Dia menghampiriku dengan aura seperti seorang pembunuh. Langkah kakinya yang keras itu cukup untuk mengancam paman keji itu. Dia berpenampilan bukan seperti gadis pada umumnya. Dia dingin seperti es dan sangat tidak bersahabat. Ia berambut pendek dan berwarna coklat dengan mata biru.
"Apa maumu?" tanyaku menatap tajam gadis itu.
"Hey, Kid. This is not your way. This is my way.(Hei, Nak. Ini bukan jalanmu. Ini jalanku.)" ucapnya sombong.

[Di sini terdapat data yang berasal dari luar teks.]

$ cat ./design.v
module ram (
			output reg [7:0] ram_data,
			input            nCE,
			input      [3:0] address,
			input      [3:0] data );
	parameter High_Impedance = 8'bzzzz_zzzz;
    reg [7:0] ram [0:15];  
    initial begin
        ram[0]  = 8'b0000_1001;  
        ram[1]  = 8'b0001_1010;  
        ram[2]  = 8'b0001_1011;  
        ram[3]  = 8'b0010_1100;  
        ram[4]  = 8'b1110_0000;  
        ram[5]  = 8'b1111_xxxx;  
        ram[6]  = 8'bxxxx_xxxx;  
        ram[7]  = 8'bxxxx_xxxx;  
        ram[8]  = 8'bxxxx_xxxx;  
        ram[9]  = 8'b0001_0000;  
        ram[10] = 8'b0001_0100;  
        ram[11] = 8'b0001_1000;  
        ram[12] = 8'b0010_0000;  
        ram[13] = 8'b0000_0000;  
        ram[14] = 8'b0000_0000;  
        ram[15] = 8'b0000_0000;  
    end
    always @(*) begin
		if(!nCE) ram_data <= ram[address] ;   
		else     ram_data <= High_Impedance ;
    end
endmodule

"Emang kenapa? Aku ingin membunuhmu."
"Humph… Can you kill me? (Memangnya kau bisa membunuhku?) "
Tanpa basa basi, aku langsung bergerak maju dan melancarkan tinju tangan kananku kepadanya. Dia menghindar tinjuan itu dengan mudah dengan cara melompat ke belakang. Aku melakukan tinju itu secara bertubi-tubi, namun, tidak ada tinju yang mengenainya.
"I'm not done talking yet, you brat. (Aku belum selesai bicara. dasar bocah.)" ucap gadis itu mundur ke belakang.

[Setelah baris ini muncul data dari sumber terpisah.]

`flow/config.mk`:
```
export PLATFORM = sky130hd
export DESIGN_NAME = RAM_async
export DESIGN_NICKNAME = RAM_async
export VERILOG_FILES = /design/flow/design.v
export SDC_FILE = /design/flow/constraint.sdc
export NUM_CORES = 4
export LEC_CHECK = 1
export CORE_UTILIZATION = 50
export SYNTH_HDL_FRONTEND = slang
export SYNTH_MEMORY_MAX_BITS = 65536
```
`flow/constraint.sdc`:
```
current_design RAM_async

set clk_period 57.0
set clk_io_pct 0.2

create_clock -name clk0 -period $clk_period [get_ports {clk}]

set non_clock_inputs [all_inputs -no_clocks]
set_input_delay [expr $clk_period * $clk_io_pct] -clock clk0 $non_clock_inputs
set_output_delay [expr $clk_period * $clk_io_pct] -clock clk0 [all_outputs]
```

Setelah momen itu, dia langsung melancarkan aksinya dengan mengeluarkan tinju kirinya kepada dada kiriku yang memiliki banyak celah. Kemudian, aku pun terjatuh dan tanah mulai mengenai punggungku. Aku menjerit kesakitan akibat luka yang belum sembuh.
"Too many gaps. (Terlalu banyak celah.)" ucap gadis itu dingin.

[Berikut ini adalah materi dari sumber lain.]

## design.v

```verilog
`default_nettype none
module continuous_bus_cdc
  #(parameter
    BUS_WIDTH = 32)
   (input   wire                    up_clk,
    input   wire                    up_rst,
    input   wire    [BUS_WIDTH-1:0] up_bus,
    input   wire                    dn_clk,
    input   wire                    dn_rst,
    output  logic   [BUS_WIDTH-1:0] dn_bus
);
    logic [BUS_WIDTH-1:0]   a_mem [0:1];
    logic [1:0]             a_u2d;
    logic [1:0]             a_d2u;
    logic [BUS_WIDTH-1:0]   dn_bus_r;
    logic                   dn_ptr;
    logic                   dn_u2d_ptr;
    logic                   dn_en;
    logic [BUS_WIDTH-1:0]   up_bus_r;
    logic                   up_ptr;
    logic                   up_d2u_ptr;
    logic                   up_en;
    always_ff @(posedge dn_clk)
        if (dn_rst) {dn_u2d_ptr, a_u2d} <= 'b0;
        else        {dn_u2d_ptr, a_u2d} <= {a_u2d, up_ptr};
    always_ff @(posedge up_clk)
        if (up_rst) {up_d2u_ptr, a_d2u} <= 'b0;
        else        {up_d2u_ptr, a_d2u} <= {a_d2u, dn_ptr};
    assign up_en = ~(up_d2u_ptr ^ up_ptr);
    always_ff @(posedge up_clk)
        if (up_rst) up_ptr <= 1'b0;
        else        up_ptr <= up_ptr ^ up_en;
    always_ff @(posedge up_clk)
        if (up_en) a_mem[up_ptr] <= up_bus_r;
    always_ff @(posedge up_clk)
        if (up_rst) up_bus_r <= 'b0;
        else        up_bus_r <= up_bus;
    assign dn_en = (dn_u2d_ptr ^ dn_ptr);
    always_ff @(posedge dn_clk)
        if (dn_rst) dn_ptr <= 1'b0;
        else        dn_ptr <= dn_ptr ^ dn_en;
    always_ff @(posedge dn_clk)
        if      (dn_rst)    dn_bus_r <= 'b0;
        else if (dn_en)     dn_bus_r <= a_mem[dn_ptr];
    always_ff @(posedge dn_clk)
        if (dn_rst) dn_bus <= 'b0;
        else        dn_bus <= dn_bus_r;
endmodule
`default_nettype wire
```

## run.sh

```bash
#!/bin/bash
# OpenROAD 26Q1-2900-gdf79404cd8, Yosys 0.63+post, stock flow scripts
make -C /OpenROAD-flow-scripts/flow DESIGN_CONFIG=/design/flow/config.mk WORK_HOME=/design/flow/orfs finish
```

## config.mk

```make
export PLATFORM = sky130hd
export DESIGN_NAME = continuous_bus_cdc
export DESIGN_NICKNAME = continuous_bus_cdc
export VERILOG_FILES = /design/flow/design.v
export SDC_FILE = /design/flow/constraint.sdc
export NUM_CORES = 4
export LEC_CHECK = 1
export CORE_UTILIZATION = 30
```

## constraint.sdc

```tcl
current_design continuous_bus_cdc

set clk_period 2.9
set clk_io_pct 0.2

create_clock -name clk0 -period $clk_period [get_ports {dn_clk}]
create_clock -name clk1 -period $clk_period [get_ports {up_clk}]

set non_clock_inputs [all_inputs -no_clocks]
set_input_delay [expr $clk_period * $clk_io_pct] -clock clk0 $non_clock_inputs
set_output_delay [expr $clk_period * $clk_io_pct] -clock clk0 [all_outputs]
```

==> deck_impl_summary.md <==
Implementation Results

Floorplanning
  – Horiz. Die Dim: between 100 and 150 um
  – Die ar.: about 19,000 sq um
  – Boundary pin count: about 68
  – Placeable Area: ~18,000 sq um
  – Chip Height: 137 um
  – Pre-Place Util: a little under a third
  – Row cnt: between 40 and 50

Power and ir drop
  – Maximum VDD drop: 0.328 mV
  – Sequential power share: between 50 and 60%
  – Internal power: 4.03 mW
  – Total chip power: 5.01 mW
  – Leak pwr: around 2.3 nW
  – Net Switching: between 0.9 and 1 mW
  – Switching Fraction: between 10% and 20%
  – Pwr per Cell Area: ~720 nW/um^2
  – Combinational Power Share: 3.3%
  – Share of power burned in the clock network: 45.7%

Place
  – GP Congestion: 0.729
  – Port-buffer cells: roughly 66
  – Pre-CTS setup slack: 1.20 ns
  – Dpl hpwl: around 5.5 mm
  – Placement Cell Area: about 6300 sq um

Setup path
  – Buf/Inv on CP: 1
  – Worst R2R Setup Slack: between 1 and 1.5 ns
  – Crit path max-delay family: buffers and inverters
  – CP cell instances: clkdlybuf4s50_1
  – Reg2Reg Depth: 4
  – Critical Path Source Type: flop
  – Endpoint class of the critical path: output pin
  – RR Startpoint: dn_ptr
  – Critical path class: reg -> out
  – Reg2reg end: dn_bus_r[30]
  – Max incr delay on CP: roughly 0.47 ns
  – Worst path arrival time: approximately 1.2 ns
  – WP data required: 2.32 ns
  – Max FO, Critical Path: 1
  – Critical path's slowest cell: clkdlybuf4s50_1

Final timing
  – Slew @ Worst Pin: between 0.8 and 0.9 ns
  – Finish-stage setup viols: 0
  – Clk_skew: 0.00565 ns
  – Slew headroom: roughly two fifths
  – Worst hold slack: 0.428 ns
  – Hold Violations, Final: 0
  – Final worst slack: 1.17 ns
  – RSZ-0062 raised after global routing: false
  – Final tally of max-slew violations: 0
  – Setup TNS: 0 ns

Worst hold path
  – Hold crit path type: reg -> reg
  – Hold Path Depth: 0
  – Worst Hold End: a_mem[0][11]
  – Hold path start: up_bus_r[11]

Status
  – Status: completed

Yosys
  – Top non-seq family: AND-OR/OR-AND gates
  – Most frequent cells after synthesis: dfxtp_1, nor2b_1, edfxtp_1
  – Post-Synth XOR/XNOR Area: less than 1%
  – Adders+Majority by Area: 0%
  – Main flop type: dfxtp_1
  – Cell variety after synth: 18
  – Mux cell area share: 0%
  – Yosys Warn Count: 1
  – Flip-flops with a built-in enable: 64
  – Synth top cell by count: dfxtp_1
  – Post-synth area hogs: dfxtp_1, edfxtp_1, nor2b_1
  – Synthesis area per yosys: about 5500 sq um
  – Synthesized area: 5450 sq um
  – Seq/Total Area, Yosys: about three quarters
  – Cells after synthesis: about 360
  – Simple share: about 11%
  – Post-Synth AOI/OAI Area: around an eighth
  – Async SR Flop Fraction: 0%
  – Top-area cell type share of the netlist area: a little under two fifths
  – Cell type with the largest total area: dfxtp_1
  – Ys cells: ~360
  – Yosys reg bits: between 150 and 200
  – Synth Area per Inst: about 15 sq um

Route
  – DRT antenna net count: 0
  – Drt pass-1 iters: 4
  – DRC errors left: 0
  – Vias per cell: between 4 and 5
  – Routed length per instance: around 12 um
  – Ant diodes: 0
  – Final wirelength: 8.26 mm
  – DRT iter0 DRCs: approximately 130
  – DR vias: 2,725

Clock network
  – Worst-path clk slew: 0.07 ns
  – Hold buffer count at CTS: 0
  – Postcts setup bufs: 0
  – CTS resizes: 0
  – Num Clock Sinks: around 170
  – CTS tree: done

Global route
  – GRT Residual Overflow: 0
  – GRT Total Usage: between 9 and 10%
  – Vias in the first global route: 2,747
  – Largest net degree at the start of global routing: 38
  – First-pass GRT wire length: 13.5 mm
  – Initial antenna violation count: 0

Finish
  – Share of cells above drive strength 1: a little under a quarter
  – Sequential Area: approximately 4000 sq um
  – P&R area growth vs syn: 27.1%
  – Comb. cell area: ~1300 sq um
  – Fill count: about 1,600
  – Final Instance Area: just under 7000 sq um

Flow run
  – Log Warnings: 26
  – Max-cap violations: 0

"It took you 10 years to beat me. (Kau membutuhkan 10 tahun untuk mengalahkanku)" jelasnya sambil meninggalkanku berbaring di tanah.
Salam dia meninggalkanku, aku mulai beranjak dari tanah lalu sedikit mengendap dan mulai mengincar kaki kanannya.
Aku menggigit kakinya seperti memakan daging ayam. Itu terlihat lezat seolah-olah aku ingin melahap daging itu sampai ke tulangnya.
"Aaaaa... " gadis itu menjerit.
"Get off my leg, You zombie! (Lepaskan kakiku, dasar zombie!)" pinta gadis itu sambil mengangkat kaki kanannya dan mengiinjakku bertubi-tubi dengan kaki kirinya.
Aku pun terinjak-injak dan tidak menyerah dengan gertakan itu. Aku pun langsung memegang kaki yang kugigit dan dia menembak punggungku dengan senapan anginnya. Aku semakin kesakitan dan tidak bisa bergerak akibat tembakan senapan angin itu.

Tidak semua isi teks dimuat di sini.